I had a chance to talk about my own interview process at Microsoft.  (Which I talk about in my recent .NET Developer’s Journal interview)

 

I described what it is like to take “bugs” through the IE 4.0 war team.  During then end game of a project we want to control the amount of changes that go into the code base.  Because something like 1 out of every 3 bugs fixes causes some other bug, we want to be very careful about what we fix.  So, at the end game, each bug fix has to be approved by the “War” team… a team of senior leaders with the experience to know which are the right bugs to fix.  As a release PM I presented my team’s bugs one-by-one to the IE war team nearly every day.  It was a grueling process that forced me to learn my product inside and out in order to stand up to questioning from the war team and I got a chance to hone my interpersonal skills as I learned how to communicate with the war team, devs and testers under very tight time schedule.

 

The students where very interested in the competitive landscape Microsoft finds itself in.  We discussed Mono and in general what Novell is building and how it affects Microsoft.  FireFox and IE were the source of some good discussion as well as the general position of “open source” world.

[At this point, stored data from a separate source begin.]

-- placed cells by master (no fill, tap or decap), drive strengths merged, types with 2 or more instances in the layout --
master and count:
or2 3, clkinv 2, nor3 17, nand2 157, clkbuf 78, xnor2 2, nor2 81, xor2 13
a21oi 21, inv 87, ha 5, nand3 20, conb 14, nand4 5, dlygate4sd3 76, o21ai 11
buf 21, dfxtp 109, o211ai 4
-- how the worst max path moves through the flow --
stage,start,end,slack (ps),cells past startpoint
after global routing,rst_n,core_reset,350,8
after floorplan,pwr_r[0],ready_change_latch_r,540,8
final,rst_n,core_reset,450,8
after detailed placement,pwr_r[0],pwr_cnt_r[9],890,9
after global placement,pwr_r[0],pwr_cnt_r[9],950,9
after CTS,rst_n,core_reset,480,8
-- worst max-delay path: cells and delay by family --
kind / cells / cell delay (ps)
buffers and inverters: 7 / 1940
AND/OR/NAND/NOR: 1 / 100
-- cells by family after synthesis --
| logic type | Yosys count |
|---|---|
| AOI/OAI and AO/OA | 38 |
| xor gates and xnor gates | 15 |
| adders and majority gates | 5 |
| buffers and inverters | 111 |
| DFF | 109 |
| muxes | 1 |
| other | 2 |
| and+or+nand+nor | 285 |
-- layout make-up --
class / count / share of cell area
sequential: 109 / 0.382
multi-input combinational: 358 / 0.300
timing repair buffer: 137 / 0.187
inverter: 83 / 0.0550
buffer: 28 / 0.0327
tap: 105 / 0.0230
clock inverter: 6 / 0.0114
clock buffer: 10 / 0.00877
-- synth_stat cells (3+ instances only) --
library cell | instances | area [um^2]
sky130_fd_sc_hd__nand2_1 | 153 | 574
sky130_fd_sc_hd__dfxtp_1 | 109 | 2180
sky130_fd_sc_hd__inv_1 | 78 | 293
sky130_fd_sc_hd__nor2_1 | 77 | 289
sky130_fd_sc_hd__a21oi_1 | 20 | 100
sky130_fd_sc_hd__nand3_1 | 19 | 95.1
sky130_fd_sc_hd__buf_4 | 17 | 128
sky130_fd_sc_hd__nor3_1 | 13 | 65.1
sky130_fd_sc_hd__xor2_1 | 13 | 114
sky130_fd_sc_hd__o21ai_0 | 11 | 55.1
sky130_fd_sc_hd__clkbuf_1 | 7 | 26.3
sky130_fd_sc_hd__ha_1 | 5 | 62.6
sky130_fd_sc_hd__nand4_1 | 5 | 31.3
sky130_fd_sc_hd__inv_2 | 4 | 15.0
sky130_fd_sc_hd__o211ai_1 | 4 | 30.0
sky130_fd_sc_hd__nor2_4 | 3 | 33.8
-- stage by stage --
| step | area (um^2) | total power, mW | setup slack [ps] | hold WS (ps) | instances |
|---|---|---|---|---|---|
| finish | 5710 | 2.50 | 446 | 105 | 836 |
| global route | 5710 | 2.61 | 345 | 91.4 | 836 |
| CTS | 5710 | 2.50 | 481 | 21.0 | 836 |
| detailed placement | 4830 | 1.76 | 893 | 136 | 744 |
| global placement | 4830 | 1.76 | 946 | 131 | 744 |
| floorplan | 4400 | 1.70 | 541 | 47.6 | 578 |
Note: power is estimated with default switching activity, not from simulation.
[config.mk]
export PLATFORM = sky130hd
export DESIGN_NAME = dbgx_unit
export DESIGN_NICKNAME = d
export VERILOG_FILES = /design/src/dbgx_pkg.sv /design/src/dbgx_unit.sv
export SDC_FILE = /design/constraint.sdc
export NUM_CORES = 1
export LEC_CHECK = 0
export ABC_AREA = 1
export BUFFER_PORTS_ARGS = -buffer_cell sky130_fd_sc_hd__buf_2
export CAP_MARGIN = 10
export CORE_AREA = 4 4 208 210
export DETAILED_ROUTE_END_ITERATION = 8
export DIE_AREA = 0 0 212 214
export GPL_TIMING_DRIVEN = 0
export MAX_ROUTING_LAYER = met4
export PLACE_DENSITY = 0.59
export SYNTH_ARGS = -nofsm -noshare
export SYNTH_HDL_FRONTEND = slang
export SYNTH_SLANG_ARGS = --single-unit
[constraint.sdc]
create_clock -name aclk -period 2.9 [get_ports aclk]
set_clock_uncertainty 0.2 [all_clocks]
set_input_delay 0.435 -clock aclk [delete_from_list [all_inputs] [get_ports aclk]]
set_output_delay 0.435 -clock aclk [all_outputs]
set_load 0.01 [all_outputs]
[src/dbgx_pkg.sv]
// Constants for the debug exception unit: register map, field layout, vectors.
// Assumes a 32-bit AXI4-Lite register bus and a core on the same clock.
// ----------------------------------------
// Functional notes
// ----------------------------------------
// Functional notes
// - Resume flag masks only instruction breakpoints; data, port and other exceptions still occur.
// - Clear resume flag on completion, except interrupt return or task-switching jump, call, interrupt.
// - Trap-class, hardware and software interrupt dispatch never sets the resume flag.
// - Data or port address hit with access type 1, 2 or 3 traps after completion.
// - A breakpointed write is committed before its debug trap is dispatched; here store_commit pulses in the same cycle as exc_valid.
// - Exact-match control bits are ignored; data matching is always exact.
// - Repeated port string instructions trap after the iteration touching the breakpointed location.
// - With general detect enabled, debug register access faults and sets the access status bit.
// - The general detect fault precedes the move, so the access is blocked.
// - Trap flag set at the start of an instruction gives a single-step trap after it.
// - No single-step trap after the instruction that sets the trap flag.
// - Trap flag is cleared before the single-step handler is entered.
// - Trap flag from an incoming task traps after its first instruction.
// - Privilege changes keep the trap flag; software interrupt and overflow trap clear it.
// - Single-step dispatches first, then a still pending external interrupt is serviced.
// - Task debug trap bit raises a debug trap on entry and sets task switch status.
// - The one-byte software breakpoint raises vector 3, not the debug vector.
// - Fast string breakpoints may be reported only at cache line boundaries.
// - Resume flag suppresses instruction breakpoint matches so restarts do not retrigger.
// - Debug conditions use vector 1; software breakpoints use vector 3.
package dbgx_pkg;
	// ----------------------------------------
	// Register byte offsets
	// ----------------------------------------
	localparam logic [7:0] DBGX_OFS_BPA0 = 8'h00;
	localparam logic [7:0] DBGX_OFS_CTRL = 8'h10;
	localparam logic [7:0] DBGX_OFS_STAT = 8'h14;
	localparam logic [7:0] DBGX_OFS_FLAGS = 8'h18;
	localparam logic [7:0] DBGX_OFS_LASTV = 8'h1c;
	// ----------------------------------------
	// Control fields
	// ----------------------------------------
	localparam int DBGX_CTL_LEXACT = 8;
	localparam int DBGX_CTL_GEXACT = 9;
	localparam int DBGX_CTL_GDET = 13;
	localparam int DBGX_CTL_TYPE0 = 16;
	localparam int DBGX_CTL_LEN0 = 18;
	localparam int DBGX_CTL_STRIDE = 4;
	// ----------------------------------------
	// Status and flags fields
	// ----------------------------------------
	localparam int DBGX_ST_ACCESS = 13;
	localparam int DBGX_ST_STEP = 14;
	localparam int DBGX_ST_TASK = 15;
	localparam int DBGX_FL_TRAP = 8;
	localparam int DBGX_FL_RESUME = 16;
	localparam logic [31:0] DBGX_CTRL_RST = 32'h0000_0400;
	localparam logic [31:0] DBGX_STAT_RST = 32'hffff_0ff0;
	// ----------------------------------------
	// Access types, vectors, bus answers
	// ----------------------------------------
	localparam logic [1:0] DBGX_AT_EXEC = 2'h0;
	localparam logic [1:0] DBGX_AT_WRITE = 2'h1;
	localparam logic [1:0] DBGX_AT_PORT = 2'h2;
	localparam logic [1:0] DBGX_AT_RDWR = 2'h3;
	localparam logic [7:0] DBGX_VEC_DEBUG = 8'h01;
	localparam logic [7:0] DBGX_VEC_BREAK = 8'h03;
	localparam logic [1:0] DBGX_RESP_OKAY = 2'h0;
	localparam logic [1:0] DBGX_RESP_SLVERR = 2'h2;
endpackage

[src/dbgx_unit.sv]
// Debug exception detection and dispatch for one core, with AXI4-Lite registers.
// Assumes core event inputs are on aclk, one instruction retires per cycle at most.
//
// Chosen here: the AXI4-Lite register port and the address map.
`timescale 1ns/1ps
module dbgx_unit import dbgx_pkg::*; #(
	parameter int NBP = 4,
	parameter bit FAST_COARSE = 1'b1
) (
	input wire logic aclk,
	input wire logic aresetn,
	input wire logic [7:0] s_axi_awaddr,
	input wire logic s_axi_awvalid,
	output logic s_axi_awready,
	input wire logic [31:0] s_axi_wdata,
	input wire logic [3:0] s_axi_wstrb,
	input wire logic s_axi_wvalid,
	output logic s_axi_wready,
	output logic [1:0] s_axi_bresp,
	output logic s_axi_bvalid,
	input wire logic s_axi_bready,
	input wire logic [7:0] s_axi_araddr,
	input wire logic s_axi_arvalid,
	output logic s_axi_arready,
	output logic [31:0] s_axi_rdata,
	output logic [1:0] s_axi_rresp,
	output logic s_axi_rvalid,
	input wire logic s_axi_rready,
	input wire logic fetch_valid,
	input wire logic [31:0] fetch_pc,
	input wire logic dreg_access,
	input wire logic mem_valid,
	input wire logic [31:0] mem_addr,
	input wire logic [1:0] mem_len,
	input wire logic mem_write,
	input wire logic mem_port,
	input wire logic iter_done,
	input wire logic fast_string,
	input wire logic line_end,
	input wire logic retire_valid,
	input wire logic retire_iret,
	input wire logic retire_task_switch,
	input wire logic retire_swint,
	input wire logic retire_overflow,
	input wire logic retire_int3,
	input wire logic retire_load_flags,
	input wire logic retire_new_trap,
	input wire logic retire_new_resume,
	input wire logic new_task_debug,
	input wire logic fault_dispatch,
	input wire logic ext_irq,
	output logic store_commit,
	output logic dreg_grant,
	output logic exc_valid,
	output logic [7:0] exc_vector,
	output logic exc_fault,
	output logic irq_service,
	output logic resume_flag,
	output logic trap_flag
);
	// ----------------------------------------
	// Functions
	// ----------------------------------------
	function automatic logic [31:0] len_mask(input logic [1:0] len);
		case (len)
			2'h1: len_mask = 32'hffff_fffe;
			2'h3: len_mask = 32'hffff_fffc;
			2'h2: len_mask = 32'hffff_fff8;
			default: len_mask = 32'hffff_ffff;
		endcase
	endfunction
	// Exact overlap of two aligned regions
	function automatic logic addr_hit(input logic [31:0] a, input logic [1:0] al,
		input logic [31:0] b, input logic [1:0] bl);
		logic [31:0] m;
		m = len_mask(al) & len_mask(bl);
		addr_hit = (a & m) == (b & m);
	endfunction
	function automatic logic [31:0] merge(input logic [31:0] old, input logic [31:0] nw,
		input logic [3:0] st);
		logic [31:0] r;
		r = old;
		for (int i = 0; i < 4; i++) begin
			if (st[i]) begin
				r[i*8 +: 8] = nw[i*8 +: 8];
			end
		end
		merge = r;
	endfunction
	// ----------------------------------------
	// Registers
	// ----------------------------------------
	logic [31:0] bpa_q [NBP];
	logic [31:0] ctrl_q;
	logic [31:0] stat_q;
	logic [7:0] lastv_q;
	logic [NBP-1:0] dhit_q;
	logic bp_pend_q;
	logic step_disp_q;
	logic [7:0] waddr_q;
	logic [31:0] wdata_q;
	logic [3:0] wstrb_q;
	logic wdo_q;
	logic [NBP-1:0] ihit, dhit_now, dpend;
	logic ifault, gdfault, report, step_trap, ts_trap, dbg_trap, int3_go;
	logic [31:0] stat_set;
	always_comb begin
		for (int n = 0; n < NBP; n++) begin
			logic en;
			logic [1:0] at;
			logic [1:0] ln;
			logic kind_ok;
			kind_ok = 1'b0;
			en = ctrl_q[2*n] | ctrl_q[2*n+1];
			at = ctrl_q[DBGX_CTL_TYPE0 + DBGX_CTL_STRIDE*n +: 2];
			ln = ctrl_q[DBGX_CTL_LEN0 + DBGX_CTL_STRIDE*n +: 2];
			ihit[n] = en && at == DBGX_AT_EXEC && fetch_pc == bpa_q[n];
			case (at)
				DBGX_AT_WRITE: kind_ok = mem_write && !mem_port;
				DBGX_AT_PORT: kind_ok = mem_port;
				DBGX_AT_RDWR: kind_ok = !mem_port;
				default: kind_ok = 1'b0;
			endcase
			// Exact-match bits never looked at here
			dhit_now[n] = mem_valid && en && kind_ok && addr_hit(mem_addr, mem_len, bpa_q[n], ln);
		end
	end
	// ----------------------------------------
	// Event detection
	// ----------------------------------------
	assign ifault = fetch_valid && !resume_flag && (|ihit);
	assign gdfault = dreg_access && ctrl_q[DBGX_CTL_GDET];
	// Coarse fast-string reporting trades precision for a simpler string path
	assign report = retire_valid || (iter_done && (!(FAST_COARSE && fast_string) || line_end));
	assign dpend = dhit_q | dhit_now;
	assign step_trap = retire_valid && trap_flag;
	assign ts_trap = retire_valid && retire_task_switch && new_task_debug;
	assign dbg_trap = report && ((|dpend) || step_trap || ts_trap);
	assign int3_go = (retire_valid && retire_int3) || bp_pend_q;
	always_comb begin
		stat_set = 32'h0;
		// Access bit recorded even when a coinciding trap wins dispatch
		stat_set[DBGX_ST_ACCESS] = gdfault;
		if (dbg_trap) begin
			stat_set[NBP-1:0] = dpend;
			stat_set[DBGX_ST_STEP] = step_trap;
			stat_set[DBGX_ST_TASK] = ts_trap;
		end else if (ifault || gdfault) begin
			stat_set[NBP-1:0] = fetch_valid ? ihit & {NBP{!resume_flag}} : '0;
		end
	end
	// Hits collected across iterations until reported
	always_ff @(posedge aclk) begin
		if (!aresetn) begin
			dhit_q <= '0;
		end else if (report) begin
			dhit_q <= '0;
		end else begin
			dhit_q <= dpend;
		end
	end
	// ----------------------------------------
	// Dispatch
	// ----------------------------------------
	// Traps of the finished instruction beat a fault seen at fetch; the core refetches
	always_ff @(posedge aclk) begin
		if (!aresetn) begin
			exc_valid <= 1'b0;
			exc_vector <= 8'h0;
			exc_fault <= 1'b0;
			bp_pend_q <= 1'b0;
			step_disp_q <= 1'b0;
			lastv_q <= 8'h0;
		end else begin
			exc_valid <= dbg_trap || int3_go || ifault || gdfault;
			step_disp_q <= dbg_trap && step_trap;
			bp_pend_q <= dbg_trap && int3_go;
			exc_fault <= !dbg_trap && !int3_go && (ifault || gdfault);
			if (dbg_trap) begin
				exc_vector <= DBGX_VEC_DEBUG;
				lastv_q <= DBGX_VEC_DEBUG;
			end else if (int3_go) begin
				exc_vector <= DBGX_VEC_BREAK;
				lastv_q <= DBGX_VEC_BREAK;
			end else if (ifault || gdfault) begin
				exc_vector <= DBGX_VEC_DEBUG;
				lastv_q <= DBGX_VEC_DEBUG;
			end
		end
	end
	// Writes commit one edge after the retire cycle, on the same edge the trap goes out
	always_ff @(posedge aclk) begin
		if (!aresetn) begin
			store_commit <= 1'b0;
			dreg_grant <= 1'b0;
			irq_service <= 1'b0;
		end else begin
			store_commit <= retire_valid && mem_valid && mem_write;
			dreg_grant <= dreg_access && !gdfault;
			irq_service <= step_disp_q && ext_irq;
		end
	end
	// ----------------------------------------
	// Flags
	// ----------------------------------------
	always_ff @(posedge aclk) begin
		if (!aresetn) begin
			trap_flag <= 1'b0;
		end else if (dbg_trap && step_trap) begin
			trap_flag <= 1'b0;
		end else if (retire_valid && (retire_swint || retire_overflow)) begin
			trap_flag <= 1'b0;
		end else if (retire_valid && retire_load_flags) begin
			trap_flag <= retire_new_trap;
		end else if (wdo_q && waddr_q == DBGX_OFS_FLAGS && wstrb_q[DBGX_FL_TRAP/8]) begin
			trap_flag <= wdata_q[DBGX_FL_TRAP];
		end
	end
	always_ff @(posedge aclk) begin
		if (!aresetn) begin
			resume_flag <= 1'b0;
		end else if (fault_dispatch || (gdfault && !dbg_trap && !int3_go)) begin
			resume_flag <= 1'b1;
		end else if (retire_valid) begin
			if (retire_iret || retire_task_switch) begin
				resume_flag <= retire_new_resume;
			end else begin
				resume_flag <= 1'b0;
			end
		end else if (wdo_q && waddr_q == DBGX_OFS_FLAGS && wstrb_q[DBGX_FL_RESUME/8]) begin
			resume_flag <= wdata_q[DBGX_FL_RESUME];
		end
	end
	// ----------------------------------------
	// AXI4-Lite slave
	// ----------------------------------------
	logic wmap;
	assign wmap = waddr_q < DBGX_OFS_LASTV;
	always_ff @(posedge aclk) begin
		if (!aresetn) begin
			s_axi_awready <= 1'b0;
			s_axi_wready <= 1'b0;
			s_axi_bvalid <= 1'b0;
			s_axi_bresp <= DBGX_RESP_OKAY;
			wdo_q <= 1'b0;
			waddr_q <= 8'h0;
			wdata_q <= 32'h0;
			wstrb_q <= 4'h0;
		end else begin
			s_axi_awready <= 1'b0;
			s_axi_wready <= 1'b0;
			wdo_q <= 1'b0;
			if (s_axi_awvalid && s_axi_wvalid && !s_axi_awready && !s_axi_bvalid && !wdo_q) begin
				s_axi_awready <= 1'b1;
				s_axi_wready <= 1'b1;
				waddr_q <= {s_axi_awaddr[7:2], 2'h0};
				wdata_q <= s_axi_wdata;
				wstrb_q <= s_axi_wstrb;
				wdo_q <= 1'b1;
			end
			if (wdo_q) begin
				s_axi_bvalid <= 1'b1;
				s_axi_bresp <= wmap ? DBGX_RESP_OKAY : DBGX_RESP_SLVERR;
			end else if (s_axi_bready) begin
				s_axi_bvalid <= 1'b0;
			end
		end
	end
	always_ff @(posedge aclk) begin
		if (!aresetn) begin
			for (int n = 0; n < NBP; n++) begin
				bpa_q[n] <= 32'h0;
			end
			ctrl_q <= DBGX_CTRL_RST;
		end else if (wdo_q) begin
			for (int n = 0; n < NBP; n++) begin
				if (waddr_q == DBGX_OFS_BPA0 + 8'(4*n)) begin
					bpa_q[n] <= merge(bpa_q[n], wdata_q, wstrb_q);
				end
			end
			if (waddr_q == DBGX_OFS_CTRL) begin
				ctrl_q <= merge(ctrl_q, wdata_q, wstrb_q);
			end
		end
	end
	// Hardware set wins over a software write in the same cycle
	always_ff @(posedge aclk) begin
		if (!aresetn) begin
			stat_q <= DBGX_STAT_RST;
		end else if (wdo_q && waddr_q == DBGX_OFS_STAT) begin
			stat_q <= merge(stat_q, wdata_q, wstrb_q) | stat_set;
		end else begin
			stat_q <= stat_q | stat_set;
		end
	end
	always_ff @(posedge aclk) begin
		if (!aresetn) begin
			s_axi_arready <= 1'b0;
			s_axi_rvalid <= 1'b0;
			s_axi_rdata <= 32'h0;
			s_axi_rresp <= DBGX_RESP_OKAY;
		end else begin
			s_axi_arready <= 1'b0;
			if (s_axi_arvalid && !s_axi_arready && !s_axi_rvalid) begin
				s_axi_arready <= 1'b1;
				s_axi_rvalid <= 1'b1;
				s_axi_rresp <= DBGX_RESP_OKAY;
				s_axi_rdata <= 32'h0;
				case ({s_axi_araddr[7:2], 2'h0})
					DBGX_OFS_CTRL: s_axi_rdata <= ctrl_q;
					DBGX_OFS_STAT: s_axi_rdata <= stat_q;
					DBGX_OFS_FLAGS: s_axi_rdata <= 32'(trap_flag) << DBGX_FL_TRAP | 32'(resume_flag) << DBGX_FL_RESUME;
					DBGX_OFS_LASTV: s_axi_rdata <= {24'h0, lastv_q};
					default: begin
						if (s_axi_araddr < DBGX_OFS_CTRL) begin
							s_axi_rdata <= bpa_q[s_axi_araddr[3:2]];
						end else begin
							s_axi_rresp <= DBGX_RESP_SLVERR;
						end
					end
				endcase
			end else if (s_axi_rvalid && s_axi_rready) begin
				s_axi_rvalid <= 1'b0;
			end
		end
	end
	// ----------------------------------------
	// Assertions
	// ----------------------------------------
	resume_mask_a: assert property (@(posedge aclk) disable iff (!aresetn)
		fetch_valid && resume_flag && !gdfault && !dbg_trap && !int3_go |=> !exc_valid)
		else $error("Instruction breakpoint reported with resume flag set");
	resume_clear_a: assert property (@(posedge aclk) disable iff (!aresetn)
		retire_valid && !retire_iret && !retire_task_switch && !fault_dispatch && !gdfault |=> !resume_flag)
		else $error("Resume flag survived a plain completion");
	trap_no_resume_a: assert property (@(posedge aclk) disable iff (!aresetn)
		!resume_flag && !fault_dispatch && !gdfault && !retire_valid && !wdo_q |=> !resume_flag)
		else $error("Resume flag set without a fault dispatch");
	data_trap_a: assert property (@(posedge aclk) disable iff (!aresetn)
		retire_valid && (|dhit_now) |=> exc_valid && exc_vector == DBGX_VEC_DEBUG && !exc_fault)
		else $error("Data breakpoint did not trap");
	commit_first_a: assert property (@(posedge aclk) disable iff (!aresetn)
		retire_valid && mem_valid && mem_write |=> store_commit)
		else $error("Store not committed with its trap");
	gd_fault_a: assert property (@(posedge aclk) disable iff (!aresetn)
		gdfault |=> stat_q[DBGX_ST_ACCESS] && !dreg_grant)
		else $error("General detect missing or access granted");
	step_clear_a: assert property (@(posedge aclk) disable iff (!aresetn)
		retire_valid && trap_flag |=> !trap_flag ##1 !trap_flag || $past(retire_valid))
		else $error("Trap flag not cleared on single step");
	task_trap_a: assert property (@(posedge aclk) disable iff (!aresetn)
		ts_trap |=> exc_valid && stat_q[DBGX_ST_TASK])
		else $error("Task debug trap not raised");
	break_vec_a: assert property (@(posedge aclk) disable iff (!aresetn)
		retire_valid && retire_int3 && !dbg_trap |=> exc_valid && exc_vector == DBGX_VEC_BREAK)
		else $error("Software breakpoint vector wrong");
	irq_after_a: assert property (@(posedge aclk) disable iff (!aresetn)
		step_disp_q && ext_irq |=> irq_service)
		else $error("Pending interrupt not serviced after single step");
	step_cov: cover property (@(posedge aclk) disable iff (!aresetn) step_trap ##1 exc_valid);
	gd_cov: cover property (@(posedge aclk) disable iff (!aresetn) gdfault ##1 exc_fault);
	multi_cov: cover property (@(posedge aclk) disable iff (!aresetn) step_trap && (|dpend) && retire_valid);
	int3_cov: cover property (@(posedge aclk) disable iff (!aresetn) dbg_trap && int3_go ##2 exc_vector == DBGX_VEC_BREAK);
endmodule

==> results.toml, run 1 <==
[pwr]
sequentialPowerShare = 0.442
clkPwrFrac = 0.409
swShare = 0.297
ir_drop_uv = 567
power_density_nw_per_um2 = 541
p_switching_mw = 3.05
p_int_mw = 7.22
p_leak_nw = 7.90
power_frac_comb = 0.150

[critical_path]
startpoint = "bpa_q[0][28]$_SDFFCE_PN0P_"
r2r_cells = 10
worstSetupEndpointType = "register"
arrival_ns = 3.22
worst_ep_required_time_ns = 3.18
reg2reg_slack_ns = -0.04
worstSetupPathType = "register to register"
crit_path_end = "lastv_q[1]$_SDFFE_PP0P_"
cp-start-kind = "register"
reg2reg_from = "bpa_q[0][28]$_SDFFCE_PN0P_"
crit_fanout = 3
r2r_end = "lastv_q[1]$_SDFFE_PP0P_"

[cells_and_area]
syn_to_final_growth_pct = 22.4
nNetsFinal = 2472
fillers = 4261
final_util = 0.456
drive_above_1_share = 0.146

[cts]
cts_buffers = 31
clock_path_buffers = 3
cts_tree = "built"
h-tree-depth = 1
cts-root-buf = "clkbuf_16"
worstSkewPairLatency_ns = 0.63
clk_pin_slew_worst_paths_ns = 0.06
cts.sinks = 287

[sta]
period_share = 1.01
rsz0062_at_grt = "yes"
final-hold-violation-count = 0
fmaxAchievable_ghz = 0.340
tns_ns = -0.0592
worstMarginPinSlew_ns = 1.26
setup_viol = 6
relSlewSlack = 0.162
post-route-min-period_ns = 2.94
fin_ws_ns = -0.0403
drv_slew = 0

[floorplanning]
ios = 201
die-height_microns = 214
start_util = 0.373
core_sq_um = 41600
die_w_microns = 212
rows = 75
dieArea_sq_um = 45400

[yosys]
yosysMostFrequentCell = "nand2_1"
seq_area_frac_synth = 0.453
synth_edf_count = 128
netlist_area_sq_um = 15500
async_reset_ff_frac = 0
ys_types = 53
syn_area_per_cell_sq_um = 7.59
yosys_register_bits = 287
synthTopCellsByCount = "410 x nand2_1, 284 x nor2_1, 252 x inv_1"
netlist_instances = 2043
yosysTopAreaCellShare = 0.248
synth.area.top_cells = "edfxtp_1 25%, dfxtp_1 21%, nand2_1 9.9%"
yosysTopAreaCell = "edfxtp_1"
synth_ff_type = "dfxtp_1"
ys_warn_count = 0

[global_route]
grt-ovfl-total = 0
antenna_found_initial = 5
grt_pass1_vias = 15700
grt_usage = 0.387
grt_pass1_wl_mm = 121
grt_max_degree = 17

[min_path]
hold_class = "primary input to register"

[outcome]
outcome = "complete, but fails checks"
violations = "setup timing"

[drt]
wirelength_mm = 88.2
wl_per_cell_microns = 30.5
drc = 0
vias = 16500
first_pass_iters = 6
antenna_left = 0
drtIter0Drc = 2155
viasPerCell = 5.70

[placement]
dp_hpwl_mm = 71.5
port-buffer-count = 172
gp_congestion = 1.07

[flow_run]
maxCapViolCount = 0
## worst min path at each step
stage,from,endpoint,depth (start not counted)
after CTS,retire_int3,exc_fault$_SDFF_PN0_,4
after floorplan,step_disp_q$_SDFF_PN0_,irq_service$_SDFF_PN0_,2
after detailed placement,step_disp_q$_SDFF_PN0_,irq_service$_SDFF_PN0_,2
after global routing,retire_int3,exc_fault$_SDFF_PN0_,4
after global placement,step_disp_q$_SDFF_PN0_,irq_service$_SDFF_PN0_,2
final,retire_int3,exc_fault$_SDFF_PN0_,4
## power groups by stage
stage	registers (mW)	clock network (mW)	logic (mW)
global route	4.54	4.35	1.61
floorplan	4.57	0	0.690
finish	4.54	4.20	1.54
detailed placement	4.61	0	1.42
CTS	4.53	4.18	1.49
global placement	4.62	0	1.41
## layer usage
layer / vias to the layer above / global-route usage / wire [microns]
met1: 7884 / 0.499 / 35000
met2: 1044 / 0.596 / 39500
li1: 7363 / - / -
met5: - / - / 0
met3: 205 / 0.0562 / 7810
met4: 0 / 0.191 / 5840
## per-stage QoR
stage                     hold WS [ns]  cell area [sq um]  std cells  setup WS, ns  total power, mW
after CTS                      0.00618              18900       2888       0.00153             10.2
after global routing            0.0479              19000       2895        -0.154             10.5
after floorplan                  0.202              15500       2050         0.420             5.26
after global placement           0.226              17100       2761         -1.55             6.02
final                           0.0141              19000       2896       -0.0403             10.3
after detailed placement         0.225              17100       2772        -0.695             6.03
## placed cells by master (no fill, tap or decap), types with 55 or more instances in the layout
| cell | count |
|---|---|
| nor2_1 | 280 |
| xnor2_1 | 66 |
| nand2_1 | 410 |
| edfxtp_1 | 128 |
| o22ai_1 | 80 |
| inv_1 | 251 |
| buf_2 | 192 |
| dfxtp_1 | 159 |
| a21oi_1 | 87 |
| o21ai_0 | 165 |
| dlygate4sd3_1 | 55 |
## timing repair
| action | in CTS | in global routing |
|---|---|---|
| setup endpoints to repair | 57 | 90 |
| hold buffers | 55 | 0 |
| gates resized for setup | 21 | 16 |
| gates cloned | 0 | 0 |
| setup buffers | 3 | 3 |
| pin swaps | 1 | 1 |
| hold endpoints to repair | 51 | 0 |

One of the students asked me if I expected MS to follow IBM’s business model.  IBM makes a huge amount of money on consulting services and MS makes a huge amount of money making software that is easy to use.  I argued that these were diametrically opposed business models.  I don’t see IBM doing what MS is doing, and I don’t see MS going after IBM’s model.  We have different views of the world. 

 

Lots of good comparison questions on Java vs. CLR.  How generics in Java differ from generics in C#, performance difference in JIT’ed java code vs. NGen managed code.  Etc. 

 

I, of course, plugged by blog during the talk, so I may now have some readers that were at the presentation… if you were please add your comments here on the most interesting part of the talk for you.  I’d be interested in hearing from you.